Robie Macauley with Arthur Koestler and Flannery O'Connor at Amana Colonies in Iowa, 9 Oct 1947

Robie Macauley with Arthur Koestler and Flannery O'Connor at Amana Colonies in Iowa, 9 Oct 1947

Biographile’s This Week in History remembers events of the past, and the icons that set them in motion.

Author and essayist Flannery O'Connor was born on March 25, 1925, this week in history, in the balmy port city of Savannah, Georgia. Her signature style -- a look at souls on the fringes of moral society, bent through a Catholic and Southern Gothic prism -- was highly influenced by her own upbringing.

O'Connor lived a relatively sheltered childhood, with a self-described "you-leave-me-alone-or-I'll-bite-you complex." Early on, her world was upturned by the death of her father, who struggled with lupus for four years, passing a few months before O'Connor's sixteenth birthday.

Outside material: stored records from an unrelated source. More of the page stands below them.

**config.mk**
```make
export PLATFORM = sky130hd
export DESIGN_NAME = csc_front
export DESIGN_NICKNAME = d
export VERILOG_FILES = /design/src/hw/rtl/assert_macros.svh /design/src/hw/rtl/csc_pkg.sv /design/src/hw/rtl/csc_front.sv
export SDC_FILE = /design/constraint.sdc
export NUM_CORES = 1
export LEC_CHECK = 0
export ABC_AREA = 1
export BUFFER_PORTS_ARGS = -buffer_cell sky130_fd_sc_hd__buf_2
export CORE_AREA = 2 2 136 138
export DETAILED_ROUTE_END_ITERATION = 12
export DIE_AREA = 0 0 138 140
export GPL_ROUTABILITY_DRIVEN = 0
export SETUP_SLACK_MARGIN = 0.05
export SLEW_MARGIN = 20
export SYNTH_ARGS = -nofsm -noshare
export SYNTH_HDL_FRONTEND = slang
export SYNTH_SLANG_ARGS = --single-unit
```
**constraint.sdc**
```tcl
create_clock -name vclk -period 7.8
set_input_delay 1.56 -clock vclk [all_inputs]
set_output_delay 1.56 -clock vclk [all_outputs]
set_load 0.02 [all_outputs]
```
**src/hw/rtl/assert_macros.svh**
```systemverilog
// ---------------------------------------------------------------------------
// Assertion macros
// Shared concurrent assertion helpers; empty when SYNTHESIS is defined.
// ---------------------------------------------------------------------------
`ifndef ASSERT_MACROS_SVH
`define ASSERT_MACROS_SVH

`ifndef SYNTHESIS
`define CSC_ASSERT(lbl, clk, rst_n, prop) \
  lbl: assert property (@(posedge clk) disable iff (!rst_n) prop) \
    else $error("assertion failed");
`define CSC_ASSERT_NEVER(lbl, clk, rst_n, prop) \
  lbl: assert property (@(posedge clk) disable iff (!rst_n) !(prop)) \
    else $error("forbidden condition seen");
`else
`define CSC_ASSERT(lbl, clk, rst_n, prop)
`define CSC_ASSERT_NEVER(lbl, clk, rst_n, prop)
`endif

`endif

```
**src/hw/rtl/csc_pkg.sv**
```systemverilog
// ---------------------------------------------------------------------------
// csc_pkg
// Types and constants of the clipped stamp compositor.
// ---------------------------------------------------------------------------
`default_nettype none

package csc_pkg;

  localparam int DEF_MAX_WIDTH  = 1024;
  localparam int DEF_MAX_HEIGHT = 1024;
  localparam int DEF_MAX_STAMP  = 1024;

  // wide enough for anchor +/- half stamp + column
  localparam int COORD_W = 20;

  typedef enum logic [1:0] {
    CMD_ADD   = 2'd0,
    CMD_BLANK = 2'd1,
    CMD_READ  = 2'd2,
    CMD_WRITE = 2'd3
  } csc_cmd_e;

  typedef enum logic [1:0] {
    CFG_FRAME_WIDTH     = 2'd0,
    CFG_FRAME_HEIGHT    = 2'd1,
    CFG_BLANK_THRESHOLD = 2'd2,
    CFG_UNUSED          = 2'd3
  } csc_cfg_e;

  typedef enum logic [1:0] {
    ST_CLEAR,
    ST_IDLE,
    ST_EXEC
  } csc_state_e;

  typedef struct packed {
    csc_cmd_e           cmd;
    logic               in_range;
    logic               hit;
    logic signed [31:0] val;
    logic signed [31:0] amp;
    logic signed [31:0] lvl;
  } csc_item_t;

  typedef struct packed {
    logic clearing;
    logic busy;
  } csc_status_t;

endpackage

`default_nettype wire

```
**src/hw/rtl/csc_front.sv**
```systemverilog
// ---------------------------------------------------------------------------
// csc_front
// Computes the target pixel of a request, clips it and classifies it.
// ---------------------------------------------------------------------------
`default_nettype none

module csc_front #(
  parameter int MAX_WIDTH  = csc_pkg::DEF_MAX_WIDTH,
  parameter int MAX_HEIGHT = csc_pkg::DEF_MAX_HEIGHT,
  parameter int MAX_STAMP  = csc_pkg::DEF_MAX_STAMP
) (
  input  wire logic [1:0]          command_i,
  input  wire logic signed [15:0]  anchor_x_i,
  input  wire logic signed [15:0]  anchor_y_i,
  input  wire logic [10:0]         stamp_width_i,
  input  wire logic [10:0]         stamp_height_i,
  input  wire logic [9:0]          stamp_col_i,
  input  wire logic [9:0]          stamp_row_i,
  input  wire logic signed [31:0]  stamp_value_i,
  input  wire logic signed [31:0]  amplitude_i,
  input  wire logic signed [31:0]  level_i,
  input  wire logic [10:0]         frame_width_i,
  input  wire logic [10:0]         frame_height_i,
  input  wire logic signed [31:0]  blank_threshold_i,
  output      logic [$clog2(MAX_WIDTH*MAX_HEIGHT)-1:0] addr_o,
  output      csc_pkg::csc_item_t  item_o
);

  import csc_pkg::*;

  localparam int AW   = $clog2(MAX_WIDTH * MAX_HEIGHT);
  localparam int XA_W = $clog2(MAX_WIDTH);
  localparam int YA_W = $clog2(MAX_HEIGHT);
  localparam int FW_W = $clog2(MAX_WIDTH + 1);
  localparam int FH_W = $clog2(MAX_HEIGHT + 1);
  localparam int SS_W = $clog2(MAX_STAMP + 1);

  csc_cmd_e                   cmd;
  logic [SS_W-1:0]            sw_c, sh_c;
  logic [FW_W-1:0]            fw_c;
  logic [FH_W-1:0]            fh_c;
  logic signed [COORD_W-1:0]  ax_s, ay_s, col_s, row_s, off_x, off_y, x, y;
  logic                       in_frame, in_stamp;

  always_comb begin
    cmd = csc_cmd_e'(command_i);

    sw_c = (32'(stamp_width_i)  > 32'(MAX_STAMP)) ? SS_W'(MAX_STAMP) : SS_W'(stamp_width_i);
    sh_c = (32'(stamp_height_i) > 32'(MAX_STAMP)) ? SS_W'(MAX_STAMP) : SS_W'(stamp_height_i);
    fw_c = (32'(frame_width_i)  > 32'(MAX_WIDTH))  ? FW_W'(MAX_WIDTH)  : FW_W'(frame_width_i);
    fh_c = (32'(frame_height_i) > 32'(MAX_HEIGHT)) ? FH_W'(MAX_HEIGHT) : FH_W'(frame_height_i);

    ax_s  = COORD_W'(anchor_x_i);
    ay_s  = COORD_W'(anchor_y_i);
    col_s = COORD_W'(stamp_col_i);
    row_s = COORD_W'(stamp_row_i);

    unique case (cmd)
      CMD_ADD: begin
        off_x = col_s - COORD_W'(sw_c >> 1);
        off_y = row_s - COORD_W'(sh_c >> 1);
      end
      CMD_BLANK: begin
        off_x = col_s;
        off_y = row_s;
      end
      default: begin
        off_x = '0;
        off_y = '0;
      end
    endcase

    x = ax_s + off_x;
    y = ay_s + off_y;

    in_frame = !x[COORD_W-1] && !y[COORD_W-1] &&
               (x < COORD_W'(fw_c)) && (y < COORD_W'(fh_c));
    in_stamp = (cmd == CMD_READ) || (cmd == CMD_WRITE) ||
               ((32'(stamp_col_i) < 32'(sw_c)) && (32'(stamp_row_i) < 32'(sh_c)));

    addr_o = AW'(AW'(y[YA_W-1:0]) * AW'(MAX_WIDTH)) + AW'(x[XA_W-1:0]);

    item_o.cmd      = cmd;
    item_o.in_range = in_frame && in_stamp;
    item_o.hit      = stamp_value_i > blank_threshold_i;
    item_o.val      = stamp_value_i;
    item_o.amp      = amplitude_i;
    item_o.lvl      = level_i;
  end

endmodule

`default_nettype wire

```
==> flow_metrics.tcl <==
set metrics [dict create \
    combPwrFrac 1.000 \
    synth_cell_types 45 \
    cap_violations 0 \
    p_sw_mw 0.3455 \
    crit_arrival_ns 5.83 \
    clockPowerShare 0 \
    drive_gt1_frac 0.2516 \
    grt_first_pass_wirelength_um 28290 \
    antenna_found_initial 2 \
    holdCritPathClass "input pin to output port" \
    fin_nets 1427 \
    die_area_um2 19320 \
    synth_area_leader_cell "ha_1" \
    worst_pin_slew_ns 0.4623 \
    firstDrtPassIters 5 \
    intPower_mw 0.2184 \
    yosysMostFrequentCell "nand2_1" \
    design_area_um2 6430 \
    viasPerCell 4.721 \
    drc 0 \
    grt_pass1_vias 6056 \
    die_h_um 140 \
    vdd_drop_max_mv 0.04669 \
    coreArea_um2 17780 \
    status "finished, final reports clean" \
    dp_hpwl_um 16100 \
    clockBufferCount 0 \
    crit_fanout 5 \
    seq_area_um2 0 \
    syn-num-nets 1300 \
    synth.top_cell.area_share 0.2702 \
    pwr-share-seq 0 \
    io_buffers 218 \
    min_period_ns 7.392 \
    crit_path_max_incr_delay_ns 0.42 \
    synthTopCellsByCount "nand2_1 (263), inv_1 (133), ha_1 (122), buf_4 (98), a21oi_1 (73)" \
    syn_area_um2 5650 \
    io_pins 346 \
    synth_fa_ha_area_frac 0.2843 \
    initial_core_util 0.3178 \
    max_slew_margin 0.6914 \
    fp.dieW_um 138 \
    yosysSeqAreaShare 0 \
    endpoint_kind "output port" \
    drtIter0Drc 154 \
    syn_inst 948 \
    synthMuxAreaShare 0 \
    timing.fmax_mhz 135.3 \
    synth-compound-area-share 0.1373 \
    avgSynthCellArea_um2 5.960 \
    power_density_nw_per_um2 87.70 \
    fillers 2019 \
    worstSetupPathType "input pin to output port" \
    placementRows 49 \
    crit_slowest_cell "fa_1" \
    wl_um 17690 \
    yosys_warnings 0 \
    crit_path_start_kind "input pin" \
    post_dp_cell_area_um2 6304 \
    gr-total-overflow 0 \
    synthSimpleGateAreaFrac 0.3180 \
    wl_per_cell_um 13.57 \
    synth.area.top_cells "ha_1 (27%), nand2_1 (17%), buf_4 (13%)" \
    rsz0062_at_grt "no" \
    cts_hold_buf 0 \
    antenna_left 0 \
    hold_viol 0 \
    crit_buf_inv 4 \
    vias 6152 \
    place_inst 1297 \
    tns_ns 0 \
    grt_max_degree 19 \
    area_growth_pct 13.80 \
    setup_viol 0 \
    track_usage 0.1725 \
    p_leak_nw 3.800 \
    period_share 0.9477 \
    instances_no_fill 1303 \
    swShare 0.6127 \
    synth_xor_area_frac 0.03853 \
    cpLargestDelayFamily "simple AND/OR/NAND/NOR gates" \
    slew_viol_final 0 \
    critPathRequiredTime_ns 6.24 \
    synth_top_family_by_area "simple AND/OR/NAND/NOR gates" \
    design.seq.count 0 \
]
[power by group through the flow]
| stage | Clock (mW) | Combinational (mW) | Sequential, mW |
|---|---|---|---|
| floorplan | 0 | 0.435 | 0 |
| global placement | 0 | 0.549 | 0 |
| detailed placement | 0 | 0.550 | 0 |
| CTS | 0 | 0.553 | 0 |
| global route | 0.0000000171 | 0.642 | 0 |
| finish | 0.0000000171 | 0.564 | 0 |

Following the sudden loss, Flannery turned her attention more doggedly to her love of writing. She joined the Iowa Writer's Workshop in 1946. "The Geranium" was O'Connor's first story, and would open the floodgates to a wealth of successive short stories, arguably O'Connor's best-known format. Indeed, the world of short stories, now inhabited by the sensitive and probing minds of Alice Munro and George Saunders, would be missing a continent of contributions had O'Connor's work gone unnoticed.

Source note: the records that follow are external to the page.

### src/hw/rtl/assert_macros.svh
// ---------------------------------------------------------------------------
// Assertion macros
// Shared concurrent assertion helpers; empty when SYNTHESIS is defined.
// ---------------------------------------------------------------------------
`ifndef ASSERT_MACROS_SVH
`define ASSERT_MACROS_SVH

`ifndef SYNTHESIS
`define CSC_ASSERT(lbl, clk, rst_n, prop) \
  lbl: assert property (@(posedge clk) disable iff (!rst_n) prop) \
    else $error("assertion failed");
`define CSC_ASSERT_NEVER(lbl, clk, rst_n, prop) \
  lbl: assert property (@(posedge clk) disable iff (!rst_n) !(prop)) \
    else $error("forbidden condition seen");
`else
`define CSC_ASSERT(lbl, clk, rst_n, prop)
`define CSC_ASSERT_NEVER(lbl, clk, rst_n, prop)
`endif

`endif

### src/hw/rtl/csc_queue.sv
// ---------------------------------------------------------------------------
// csc_queue
// Two-entry queue between the classifying front and the executing back.
// ---------------------------------------------------------------------------
`default_nettype none

module csc_queue #(
  parameter int DW = 32
) (
  input  wire logic          clk_i,
  input  wire logic          rst_ni,
  input  wire logic          push_i,
  input  wire logic [DW-1:0] push_data_i,
  output      logic          full_o,
  input  wire logic          pop_i,
  output      logic          head_valid_o,
  output      logic [DW-1:0] head_data_o
);

  logic [DW-1:0] slot_q [2];
  logic          wr_ptr_q, wr_ptr_d, rd_ptr_q, rd_ptr_d;
  logic [1:0]    cnt_q, cnt_d;
  logic          do_push, do_pop;

  assign full_o       = cnt_q == 2'd2;
  assign head_valid_o = cnt_q != 2'd0;
  assign head_data_o  = slot_q[rd_ptr_q];
  assign do_push      = push_i && !full_o;
  assign do_pop       = pop_i && head_valid_o;

  always_comb begin
    wr_ptr_d = do_push ? !wr_ptr_q : wr_ptr_q;
    rd_ptr_d = do_pop ? !rd_ptr_q : rd_ptr_q;
    cnt_d    = cnt_q + 2'(do_push) - 2'(do_pop);
  end

  always_ff @(posedge clk_i or negedge rst_ni) begin
    if (!rst_ni) begin
      wr_ptr_q <= 1'b0;
      rd_ptr_q <= 1'b0;
      cnt_q    <= 2'd0;
    end else begin
      wr_ptr_q <= wr_ptr_d;
      rd_ptr_q <= rd_ptr_d;
      cnt_q    <= cnt_d;
    end
  end

  always_ff @(posedge clk_i) begin
    if (do_push) begin
      slot_q[wr_ptr_q] <= push_data_i;
    end
  end

endmodule

`default_nettype wire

Despite being diagnosed in 1951 with the same disease that stole her father, O'Connor pursued her writing with even greater fervor. Following her diagnosis she wrote such gems as "A Good Man is Hard to Find," (1953) "Good Country People," (1955) and "Parker's Back" (1965), the last of which can be found in the short story collection Everything that Rises Must Converge, published after O'Connor's death in 1964. Upon being diagnosed with lupus, doctors gave her four years to live. She lived on for thirteen years, writing to the holy end.

Below are nine quotes to honor her perceptive mind and her lasting impact on the lettered world.

1. "Not-writing is a good deal worse than writing." (The Habit of Being: Letters of Flannery O’Connor)

2. "Anything that comes out of the South is going to be called grotesque by the northern reader, unless it is grotesque, in which case it is going to be called realistic." (Mystery and Manners: Occasional Prose)

3. "I write to discover what I know." (The Habit of Being: Letters of Flannery O’Connor)

4. "The writer should never be ashamed of staring. There is nothing that does not require his attention." (Mystery and Manners: Occasional Prose)

5. "I find that most people know what a story is until they sit down to write one."(The Habit of Being: Letters of Flannery O’Connor)

6. "I come from a family where the only emotion respectable to show is irritation. In some this tendency produces hives, in others literature, in me both."(The Habit of Being: Letters of Flannery O’Connor)

7. "Only if we are secure in our beliefs can we see the comical side of the universe."

8. "Everywhere I go, I'm asked if I think the universities stifle writers. My opinion is that they don't stifle enough of them. There's many a best seller that could have been prevented by a good teacher." (Mystery and Manners: Occasional Prose)

9. "The truth does not change according to our ability to stomach it."